Reactions, mechanisms, mto, bath life ...
"electroless nickel lives on it ..."
The chemically reductive course takes place in most cases under application of temperatures between 70 ° and 93°C as well as pH fields of 4,2 to 6,5 . Next to these conditions the electrolyte must be balanced regarding the content of nickel and reducing agent (sodium hypophosphite) and also regarding the concentration of stabilizer, accelerator and complexing agent. On condition of one cleanly pretreated and active surface as well as plant technical necessities we have three relevant reactions :
NiSO4 + NaH2PO2 + xH2O --> Nio + 2Hads + 2H+ + SO42- + NaH2PO3
2NaH2PO2 + 2Hads --> NaH2PO3 + P + NaOH + xH2O
3NaH2PO2 + NiSO4 + xH2O --> Nio + P + 2H+ + Na+ + SO42- + 2NaH2PO3
The decive reaction is the reduction of the nickel ions by the adsorbtive (atomic) hydrogen. The faster this course takes place, the fewer phosphorus is built into the layers. On the contrary, the slower this process, the more phosphorus is in the deposited layers. Phosphorus contents between 2 to 14 % are possible and characterize different properties.
Also important :
During the reactions the pH value decreases by constant formation of H+ ions so that with alkaline media as hydroxide or carbonate or ammonia the pH-value is kept in nominal value.
From necessary recoveries the salt products sodium or potassium sulfate as well as sodium orthophosphite result. The deposition of 1g nickel produces approx.4 g/l sodium orthophosphite. Does an en bath e.g. have 7 g/l nickel so after 6 mto approx. 70 g/l sulfate and approx. 150 to 180 g/l orthophosphite are produced.
Increasing quantities of salt products worsens the layer characteristics. Therefore electroless nickel solutions have a limited life - " bath life ". After approx. 5 to 9 mto a new make-up is carried out.
The operator can influence the speed defining parameters like temperature and pH value.
Topical notice : now is it possible to work without nickelsulfate, without nickelchloride, without nickelacetate. Look on the main page -> 15 mto and more.
Corrosion protection: The special feature of the corrosion protection of Ni-P-layers is based on the proportion of the phosphorus installation. Contrary to electrolytic layers lattice dislocations do not cause grain boundaries.
Type of bath: As a function of the desired phosphorus installation rate, one differentiates between fast-depositing types and so-called " high phos" systems.
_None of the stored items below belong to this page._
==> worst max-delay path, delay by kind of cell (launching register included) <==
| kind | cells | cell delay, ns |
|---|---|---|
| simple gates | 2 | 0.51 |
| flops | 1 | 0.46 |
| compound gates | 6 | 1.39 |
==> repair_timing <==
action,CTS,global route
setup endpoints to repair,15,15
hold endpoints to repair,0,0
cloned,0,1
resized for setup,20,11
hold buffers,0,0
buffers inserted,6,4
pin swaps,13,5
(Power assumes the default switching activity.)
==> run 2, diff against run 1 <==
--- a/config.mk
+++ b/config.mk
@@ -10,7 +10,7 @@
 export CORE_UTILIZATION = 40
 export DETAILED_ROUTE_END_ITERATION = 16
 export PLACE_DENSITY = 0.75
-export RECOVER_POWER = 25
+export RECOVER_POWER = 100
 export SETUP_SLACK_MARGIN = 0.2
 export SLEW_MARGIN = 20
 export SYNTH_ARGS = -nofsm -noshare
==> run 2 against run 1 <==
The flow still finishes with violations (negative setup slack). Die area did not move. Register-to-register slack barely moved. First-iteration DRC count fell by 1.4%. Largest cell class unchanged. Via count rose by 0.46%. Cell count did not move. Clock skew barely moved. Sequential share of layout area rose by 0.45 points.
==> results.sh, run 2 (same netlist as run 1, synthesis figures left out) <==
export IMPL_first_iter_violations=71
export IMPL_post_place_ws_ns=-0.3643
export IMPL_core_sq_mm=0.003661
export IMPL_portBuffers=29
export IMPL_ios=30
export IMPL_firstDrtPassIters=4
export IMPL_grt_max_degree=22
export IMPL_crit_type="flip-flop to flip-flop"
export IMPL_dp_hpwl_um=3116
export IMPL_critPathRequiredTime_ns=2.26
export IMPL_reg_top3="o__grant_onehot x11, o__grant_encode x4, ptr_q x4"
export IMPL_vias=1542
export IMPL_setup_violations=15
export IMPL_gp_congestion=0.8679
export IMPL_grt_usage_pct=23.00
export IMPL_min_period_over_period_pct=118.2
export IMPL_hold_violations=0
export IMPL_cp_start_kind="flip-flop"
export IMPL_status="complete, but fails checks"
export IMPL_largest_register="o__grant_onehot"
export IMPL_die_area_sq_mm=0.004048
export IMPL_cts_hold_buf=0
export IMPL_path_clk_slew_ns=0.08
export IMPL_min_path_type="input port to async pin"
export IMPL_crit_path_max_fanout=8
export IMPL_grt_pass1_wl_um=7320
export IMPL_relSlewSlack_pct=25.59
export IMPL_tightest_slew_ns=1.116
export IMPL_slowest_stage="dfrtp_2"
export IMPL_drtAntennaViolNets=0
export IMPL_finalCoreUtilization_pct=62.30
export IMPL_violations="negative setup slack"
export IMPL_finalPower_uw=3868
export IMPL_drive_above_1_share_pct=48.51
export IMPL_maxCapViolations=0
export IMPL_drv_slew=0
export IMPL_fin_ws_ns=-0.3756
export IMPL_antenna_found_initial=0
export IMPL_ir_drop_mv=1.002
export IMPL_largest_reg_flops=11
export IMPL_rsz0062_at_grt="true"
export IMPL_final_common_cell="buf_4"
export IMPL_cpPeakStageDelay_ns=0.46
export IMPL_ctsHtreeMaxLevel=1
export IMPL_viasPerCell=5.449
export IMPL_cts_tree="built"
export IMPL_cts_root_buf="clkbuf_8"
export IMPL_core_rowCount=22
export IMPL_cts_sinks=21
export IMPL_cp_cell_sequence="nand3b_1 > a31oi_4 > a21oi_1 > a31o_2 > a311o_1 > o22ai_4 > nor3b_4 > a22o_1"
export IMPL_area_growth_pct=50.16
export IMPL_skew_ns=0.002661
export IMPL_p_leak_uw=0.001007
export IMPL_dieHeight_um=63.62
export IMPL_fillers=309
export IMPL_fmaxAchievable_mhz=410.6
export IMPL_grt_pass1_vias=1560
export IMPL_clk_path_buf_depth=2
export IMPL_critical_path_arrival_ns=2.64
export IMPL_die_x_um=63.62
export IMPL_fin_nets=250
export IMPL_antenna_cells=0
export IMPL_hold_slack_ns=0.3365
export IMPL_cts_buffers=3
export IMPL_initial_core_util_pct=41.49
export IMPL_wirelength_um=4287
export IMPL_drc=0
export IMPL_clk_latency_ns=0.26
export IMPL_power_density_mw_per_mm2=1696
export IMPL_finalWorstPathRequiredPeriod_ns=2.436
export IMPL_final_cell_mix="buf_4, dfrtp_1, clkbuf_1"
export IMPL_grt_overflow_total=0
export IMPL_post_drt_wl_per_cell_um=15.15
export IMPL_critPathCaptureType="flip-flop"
<file path="config.mk">
export PLATFORM = sky130hd
export DESIGN_NAME = jtcop_vsig
export DESIGN_NICKNAME = d
export VERILOG_FILES = /design/src/rtl/jtcop_vsig.sv
export SDC_FILE = /design/constraint.sdc
export NUM_CORES = 1
export LEC_CHECK = 0
export CAP_MARGIN = 20
export CORE_UTILIZATION = 35
export CTS_BUF_LIST = sky130_fd_sc_hd__clkbuf_2 sky130_fd_sc_hd__clkbuf_4 sky130_fd_sc_hd__clkbuf_8
export DETAILED_ROUTE_END_ITERATION = 10
export PLACE_DENSITY_LB_ADDON = 0.08
export REMOVE_ABC_BUFFERS = 1
export SYNTH_ARGS = -nofsm -noshare
export SYNTH_HDL_FRONTEND = slang
export SYNTH_SLANG_ARGS = --single-unit
export TNS_END_PERCENT = 100
</file>
<file path="constraint.sdc">
create_clock -name clk -period 4.89 [get_ports clk]
set_input_delay 0.978 -clock clk [delete_from_list [all_inputs] [get_ports clk]]
set_output_delay 0.978 -clock clk [all_outputs]
set_load 0.01 [all_outputs]
</file>
### src/rtl/cmp_verdict_debouncer.sv
// ---------------------------------------------------------------------------
// cmp_verdict_debouncer
//
// Purpose:
//   Turns the per-sample gt/lt/eq flags of an 8-bit magnitude comparator into
//   a stable, debounced verdict. A new outcome is adopted only after RUN_LEN
//   consecutive valid samples agree on it. Cycles with in_valid=0 are ignored
//   and do not break a run. Illegal flag combinations are discarded, restart
//   the current run and set a sticky error flag.
//
// Optional feature (macro CMP_HIST_EN):
//   When defined, per-outcome saturating histogram counters are built.
//   When undefined, gt_cnt/lt_cnt/eq_cnt are tied to zero.
//
// Parameters:
//   RUN_LEN  consecutive agreeing samples needed to change the verdict (>=1)
//   CNT_W    width of the per-outcome counters
//
// Ports:
//   clk            in   1      rising-edge clock
//   rst            in   1      asynchronous active-high reset
//   clear          in   1      synchronous soft reset, same effect as rst
//   in_valid       in   1      gt_in/lt_in/eq_in carry a sample this cycle
//   gt_in          in   8      comparator A_gt_B vector
//   lt_in          in   8      comparator A_lt_B vector
//   eq_in          in   8      comparator A_equal_B vector
//   verdict        out  2      00 none, 01 LT, 10 GT, 11 EQ
//   verdict_valid  out  1      a verdict has been locked since reset/clear
//   verdict_chg    out  1      one-cycle pulse when the verdict changes
//   fsm_state      out  2      00 UNLOCKED, 01 QUALIFY, 10 LOCKED
//   err_sticky     out  1      an illegal flag combination has been seen
//   gt_cnt         out  CNT_W  legal GT samples, saturating
//   lt_cnt         out  CNT_W  legal LT samples, saturating
//   eq_cnt         out  CNT_W  legal EQ samples, saturating
// ---------------------------------------------------------------------------
module cmp_verdict_debouncer #(
    parameter int RUN_LEN = 4,
    parameter int CNT_W   = 16
) (
    input  logic             clk,
    input  logic             rst,
    input  logic             clear,
    input  logic             in_valid,
    input  logic [7:0]       gt_in,
    input  logic [7:0]       lt_in,
    input  logic [7:0]       eq_in,
    output logic [1:0]       verdict,
    output logic             verdict_valid,
    output logic             verdict_chg,
    output logic [1:0]       fsm_state,
    output logic             err_sticky,
    output logic [CNT_W-1:0] gt_cnt,
    output logic [CNT_W-1:0] lt_cnt,
    output logic [CNT_W-1:0] eq_cnt
);

    localparam int RC_W = $clog2(RUN_LEN + 1);
    localparam logic [RC_W-1:0] RUN_ONE  = RC_W'(1);
    localparam logic [RC_W-1:0] RUN_DONE = RC_W'(RUN_LEN);

    typedef enum logic [1:0] {
        UNLOCKED = 2'b00,
        QUALIFY  = 2'b01,
        LOCKED   = 2'b10
    } state_t;

    localparam logic [1:0] O_NONE = 2'b00;
    localparam logic [1:0] O_LT   = 2'b01;
    localparam logic [1:0] O_GT   = 2'b10;
    localparam logic [1:0] O_EQ   = 2'b11;

    // Registered state
    state_t          state;
    logic [1:0]      candidate;
    logic [RC_W-1:0] run_cnt;

    // Next-state values
    state_t          state_nxt;
    logic [1:0]      candidate_nxt;
    logic [RC_W-1:0] run_cnt_nxt;
    logic [1:0]      verdict_nxt;
    logic            verdict_valid_nxt;
    logic            verdict_chg_nxt;
    logic            err_sticky_nxt;

    // Flag decode
    logic       upper_zero;
    logic [2:0] bit0s;
    logic       legal;
    logic [1:0] outcome;
    logic       take;       // a legal sample is consumed this cycle

    assign upper_zero = ~|{gt_in[7:1], lt_in[7:1], eq_in[7:1]};
    assign bit0s      = {gt_in[0], lt_in[0], eq_in[0]};
    assign legal      = upper_zero &&
                        (bit0s == 3'b100 || bit0s == 3'b010 || bit0s == 3'b001);
    assign outcome    = gt_in[0] ? O_GT : (lt_in[0] ? O_LT : O_EQ);
    assign take       = in_valid && legal && !clear;

    // Run length the candidate reaches if this sample extends or restarts it.
    logic [RC_W-1:0] run_tmp;

    // NOTE: every combinational output is given a default before any branch,
    // so no path leaves a signal unassigned and no latch can be inferred.
    always_comb begin
        state_nxt         = state;
        candidate_nxt     = candidate;
        run_cnt_nxt       = run_cnt;
        verdict_nxt       = verdict;
        verdict_valid_nxt = verdict_valid;
        verdict_chg_nxt   = 1'b0;
        err_sticky_nxt    = err_sticky;
        run_tmp           = '0;

        if (clear) begin
            state_nxt         = UNLOCKED;
            candidate_nxt     = O_NONE;
            run_cnt_nxt       = '0;
            verdict_nxt       = O_NONE;
            verdict_valid_nxt = 1'b0;
            err_sticky_nxt    = 1'b0;
        end else if (in_valid && !legal) begin
            // Illegal sample: discard it and restart any run in progress.
            err_sticky_nxt = 1'b1;
            run_cnt_nxt    = '0;
            candidate_nxt  = O_NONE;
            state_nxt      = verdict_valid ? LOCKED : UNLOCKED;
        end else if (in_valid) begin
            if (state == QUALIFY && outcome == verdict) begin
                // Challenger abandoned: the current verdict is confirmed again.
                state_nxt     = LOCKED;
                run_cnt_nxt   = '0;
                candidate_nxt = O_NONE;
            end else if (state != LOCKED || outcome != verdict) begin
                if (state != LOCKED && outcome == candidate)
                    run_tmp = run_cnt + RUN_ONE;
                else
                    run_tmp = RUN_ONE;

                if (run_tmp == RUN_DONE) begin
                    verdict_nxt       = outcome;
                    verdict_valid_nxt = 1'b1;
                    verdict_chg_nxt   = 1'b1;
                    state_nxt         = LOCKED;
                    run_cnt_nxt       = '0;
                    candidate_nxt     = O_NONE;
                end else begin
                    candidate_nxt = outcome;
                    run_cnt_nxt   = run_tmp;
                    // A differing sample while locked opens a challenge;
                    // before the first lock the FSM keeps collecting.
                    state_nxt     = (state == UNLOCKED) ? UNLOCKED : QUALIFY;
                end
            end
        end
    end

    // NOTE: sequential state uses non-blocking assignments so every register
    // samples the pre-edge values, independent of statement order.
    always_ff @(posedge clk or posedge rst) begin
        if (rst) begin
            state         <= UNLOCKED;
            candidate     <= O_NONE;
            run_cnt       <= '0;
            verdict       <= O_NONE;
            verdict_valid <= 1'b0;
            verdict_chg   <= 1'b0;
            err_sticky    <= 1'b0;
        end else begin
            state         <= state_nxt;
            candidate     <= candidate_nxt;
            run_cnt       <= run_cnt_nxt;
            verdict       <= verdict_nxt;
            verdict_valid <= verdict_valid_nxt;
            verdict_chg   <= verdict_chg_nxt;
            err_sticky    <= err_sticky_nxt;
        end
    end

    assign fsm_state = state;

`ifdef CMP_HIST_EN
    localparam logic [CNT_W-1:0] CNT_ONE = CNT_W'(1);

    always_ff @(posedge clk or posedge rst) begin
        if (rst) begin
            gt_cnt <= '0;
            lt_cnt <= '0;
            eq_cnt <= '0;
        end else if (clear) begin
            gt_cnt <= '0;
            lt_cnt <= '0;
            eq_cnt <= '0;
        end else if (take) begin
            // Saturate at all-ones rather than wrapping.
            if (outcome == O_GT && gt_cnt != '1) gt_cnt <= gt_cnt + CNT_ONE;
            if (outcome == O_LT && lt_cnt != '1) lt_cnt <= lt_cnt + CNT_ONE;
            if (outcome == O_EQ && eq_cnt != '1) eq_cnt <= eq_cnt + CNT_ONE;
        end
    end
`else
    logic unused_take;
    assign unused_take = take;
    assign gt_cnt = '0;
    assign lt_cnt = '0;
    assign eq_cnt = '0;
`endif

endmodule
The required layer characteristics decide on the suitable process selection.
MTO: " metal turn over ", operates e.g. an EN bath in the debit with 7 g/l nickel and these in the context of the replenishment once is renewed, corresponds that to 1 mto.
"bath life": Between start and end one EN bath operates approx. 5 to 9 mto.
Litre charge: In EN baths should be available surfaces between 0.2 to 3.0 dm2/l . Being under it bad branching to behavior, over it reduction of the deposition speed.
pH correction: During the operation with alkaline solutions necessarily.
Deposition speed: As mentions under " type of bath ", fast-depositing baths are working approx. 15 to 25 µm/h. In order to achieve phosphorus contents over 10 %, fewer than 12 µm/h must be kept .
Replenishment: Nickel and reduction solution in many cases in the ratio 1:1. The nickel solutions contain usually 70 to 100 g/l Ni, the reduction solution 350 to 500 g/l sodium hypophosphite. In addition appropriate quantities of complex chemicals on base of different carbonic acids. Furthermore accelerators and stabilizers.
Phosphorus content: Depending upon deposition speed and suitable process between 2 to 14 %.
Further storages: Likewise in dependency of desired layer characteristics additionally hard materials like silicon carbide or boron carbide or diamond can be deposited with. Further teflon to approx. 20 %.
Transition of pressure to tensile strengths: Occur in Ni-P-layers also over 10 % P after 4,5 mto - new processes more than 10 mto, with fewer than 8 % P after already 2 to 3 mto.